• Exercise instructions
In the entries below, find the line with "[cell type report]" and the line with "The die is 349". Reproduce those two lines and every line between them exactly, and nothing more.

• Records for the task
"""
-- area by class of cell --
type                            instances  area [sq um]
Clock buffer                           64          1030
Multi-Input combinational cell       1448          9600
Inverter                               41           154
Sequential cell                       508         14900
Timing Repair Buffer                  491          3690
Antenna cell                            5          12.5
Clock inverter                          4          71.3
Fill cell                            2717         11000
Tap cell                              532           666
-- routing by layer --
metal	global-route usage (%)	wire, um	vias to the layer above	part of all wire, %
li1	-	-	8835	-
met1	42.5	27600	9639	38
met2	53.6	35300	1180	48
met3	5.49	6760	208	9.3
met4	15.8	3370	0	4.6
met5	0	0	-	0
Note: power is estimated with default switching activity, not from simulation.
[config.mk]
export PLATFORM = sky130hd
export DESIGN_NAME = hostWishbone
export DESIGN_NICKNAME = d
export VERILOG_FILES = /design/src/reluLayerPkg.sv /design/src/hostWishbone.sv
export VERILOG_INCLUDE_DIRS = /design/src
export SDC_FILE = /design/constraint.sdc
export NUM_CORES = 1
export LEC_CHECK = 0
export BUFFER_PORTS_ARGS = -buffer_cell sky130_fd_sc_hd__buf_4
export CORE_UTILIZATION = 50
export CTS_BUF_LIST = sky130_fd_sc_hd__clkbuf_2
export DETAILED_ROUTE_END_ITERATION = 12
export PLACE_DENSITY = 0.82
export REMOVE_ABC_BUFFERS = 1
export SLEW_MARGIN = 15
export SYNTH_ARGS = -nofsm -noshare
export SYNTH_HDL_FRONTEND = slang
export SYNTH_SLANG_ARGS = --single-unit
[constraint.sdc]
create_clock -name clk -period 3.1 [get_ports clk]
set_input_delay 0.155 -clock clk [delete_from_list [all_inputs] [get_ports clk]]
set_output_delay 0.155 -clock clk [all_outputs]
set_load 0.02 [all_outputs]
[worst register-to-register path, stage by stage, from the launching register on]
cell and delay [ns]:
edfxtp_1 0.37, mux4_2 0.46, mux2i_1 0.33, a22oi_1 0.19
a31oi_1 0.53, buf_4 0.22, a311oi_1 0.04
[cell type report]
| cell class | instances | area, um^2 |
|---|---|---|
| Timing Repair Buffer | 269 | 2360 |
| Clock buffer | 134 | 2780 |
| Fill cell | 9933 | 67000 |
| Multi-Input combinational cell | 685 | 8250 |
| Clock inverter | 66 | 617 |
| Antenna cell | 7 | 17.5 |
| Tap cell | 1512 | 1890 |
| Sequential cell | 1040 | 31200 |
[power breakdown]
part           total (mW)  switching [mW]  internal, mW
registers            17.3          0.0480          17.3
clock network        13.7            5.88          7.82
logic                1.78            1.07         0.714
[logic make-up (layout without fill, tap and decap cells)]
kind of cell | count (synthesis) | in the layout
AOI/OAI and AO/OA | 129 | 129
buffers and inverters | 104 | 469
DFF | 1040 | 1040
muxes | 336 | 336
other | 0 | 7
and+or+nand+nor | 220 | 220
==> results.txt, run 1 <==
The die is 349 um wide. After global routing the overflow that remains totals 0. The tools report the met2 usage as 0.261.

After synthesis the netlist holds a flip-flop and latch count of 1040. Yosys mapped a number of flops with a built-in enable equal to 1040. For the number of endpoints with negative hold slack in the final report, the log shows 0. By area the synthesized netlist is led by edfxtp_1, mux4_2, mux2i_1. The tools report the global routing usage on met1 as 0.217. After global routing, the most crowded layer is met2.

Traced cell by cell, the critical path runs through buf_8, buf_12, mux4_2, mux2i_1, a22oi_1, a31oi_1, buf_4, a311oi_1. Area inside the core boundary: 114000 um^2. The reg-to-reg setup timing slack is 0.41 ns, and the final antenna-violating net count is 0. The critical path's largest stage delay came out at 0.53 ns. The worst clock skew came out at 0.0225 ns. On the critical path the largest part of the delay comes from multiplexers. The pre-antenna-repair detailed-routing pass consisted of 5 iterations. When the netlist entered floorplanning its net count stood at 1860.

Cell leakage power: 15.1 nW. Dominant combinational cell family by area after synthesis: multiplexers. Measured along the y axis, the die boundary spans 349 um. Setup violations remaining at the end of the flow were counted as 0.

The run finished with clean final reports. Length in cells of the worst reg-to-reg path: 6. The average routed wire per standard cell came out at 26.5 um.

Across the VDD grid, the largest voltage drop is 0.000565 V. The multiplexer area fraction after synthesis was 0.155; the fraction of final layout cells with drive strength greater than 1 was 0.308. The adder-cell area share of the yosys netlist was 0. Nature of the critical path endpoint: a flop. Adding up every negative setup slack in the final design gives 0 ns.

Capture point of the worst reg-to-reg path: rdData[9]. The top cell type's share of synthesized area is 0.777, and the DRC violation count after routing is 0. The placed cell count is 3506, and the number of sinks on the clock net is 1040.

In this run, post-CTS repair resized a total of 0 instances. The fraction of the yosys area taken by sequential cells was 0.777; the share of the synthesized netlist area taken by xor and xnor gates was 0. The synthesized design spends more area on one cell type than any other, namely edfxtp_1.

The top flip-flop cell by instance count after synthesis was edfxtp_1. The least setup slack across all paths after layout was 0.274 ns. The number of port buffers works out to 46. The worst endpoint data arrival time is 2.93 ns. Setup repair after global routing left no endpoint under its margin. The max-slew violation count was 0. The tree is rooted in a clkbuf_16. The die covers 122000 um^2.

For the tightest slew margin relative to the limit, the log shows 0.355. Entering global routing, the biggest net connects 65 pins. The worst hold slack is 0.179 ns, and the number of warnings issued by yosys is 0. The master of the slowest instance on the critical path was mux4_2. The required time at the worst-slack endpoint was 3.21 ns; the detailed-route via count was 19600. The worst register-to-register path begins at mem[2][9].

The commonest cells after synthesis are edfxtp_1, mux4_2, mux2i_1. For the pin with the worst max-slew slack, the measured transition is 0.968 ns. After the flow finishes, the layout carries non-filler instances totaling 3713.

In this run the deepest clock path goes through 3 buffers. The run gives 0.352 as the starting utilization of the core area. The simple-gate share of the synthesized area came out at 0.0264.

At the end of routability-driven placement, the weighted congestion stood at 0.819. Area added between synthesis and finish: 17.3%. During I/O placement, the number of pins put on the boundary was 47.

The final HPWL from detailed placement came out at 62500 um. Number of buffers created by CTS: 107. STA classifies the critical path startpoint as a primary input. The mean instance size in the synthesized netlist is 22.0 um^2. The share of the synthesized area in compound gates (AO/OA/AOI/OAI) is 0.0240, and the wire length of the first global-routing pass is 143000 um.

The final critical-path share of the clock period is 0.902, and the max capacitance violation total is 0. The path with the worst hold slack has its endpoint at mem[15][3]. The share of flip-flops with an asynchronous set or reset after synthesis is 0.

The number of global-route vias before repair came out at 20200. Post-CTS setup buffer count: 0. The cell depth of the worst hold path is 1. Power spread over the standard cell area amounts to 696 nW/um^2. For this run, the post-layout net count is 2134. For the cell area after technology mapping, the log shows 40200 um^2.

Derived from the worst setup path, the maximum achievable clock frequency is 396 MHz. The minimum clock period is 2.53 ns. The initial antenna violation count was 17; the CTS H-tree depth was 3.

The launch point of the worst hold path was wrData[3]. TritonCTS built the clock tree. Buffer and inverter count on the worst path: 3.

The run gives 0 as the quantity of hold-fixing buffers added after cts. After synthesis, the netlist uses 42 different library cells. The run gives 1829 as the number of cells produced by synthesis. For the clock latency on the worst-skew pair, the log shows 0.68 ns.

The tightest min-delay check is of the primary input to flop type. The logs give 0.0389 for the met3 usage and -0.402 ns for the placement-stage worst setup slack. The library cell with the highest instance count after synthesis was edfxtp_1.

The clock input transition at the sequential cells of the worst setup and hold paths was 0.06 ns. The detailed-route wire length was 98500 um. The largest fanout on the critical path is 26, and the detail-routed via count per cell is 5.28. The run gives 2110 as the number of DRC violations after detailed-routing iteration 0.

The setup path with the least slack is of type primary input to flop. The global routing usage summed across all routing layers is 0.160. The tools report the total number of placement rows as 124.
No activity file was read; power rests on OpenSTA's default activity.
"""
• Expected answer
[cell type report]
| cell class | instances | area, um^2 |
|---|---|---|
| Timing Repair Buffer | 269 | 2360 |
| Clock buffer | 134 | 2780 |
| Fill cell | 9933 | 67000 |
| Multi-Input combinational cell | 685 | 8250 |
| Clock inverter | 66 | 617 |
| Antenna cell | 7 | 17.5 |
| Tap cell | 1512 | 1890 |
| Sequential cell | 1040 | 31200 |
[power breakdown]
part           total (mW)  switching [mW]  internal, mW
registers            17.3          0.0480          17.3
clock network        13.7            5.88          7.82
logic                1.78            1.07         0.714
[logic make-up (layout without fill, tap and decap cells)]
kind of cell | count (synthesis) | in the layout
AOI/OAI and AO/OA | 129 | 129
buffers and inverters | 104 | 469
DFF | 1040 | 1040
muxes | 336 | 336
other | 0 | 7
and+or+nand+nor | 220 | 220
==> results.txt, run 1 <==
The die is 349 um wide. After global routing the overflow that remains totals 0. The tools report the met2 usage as 0.261.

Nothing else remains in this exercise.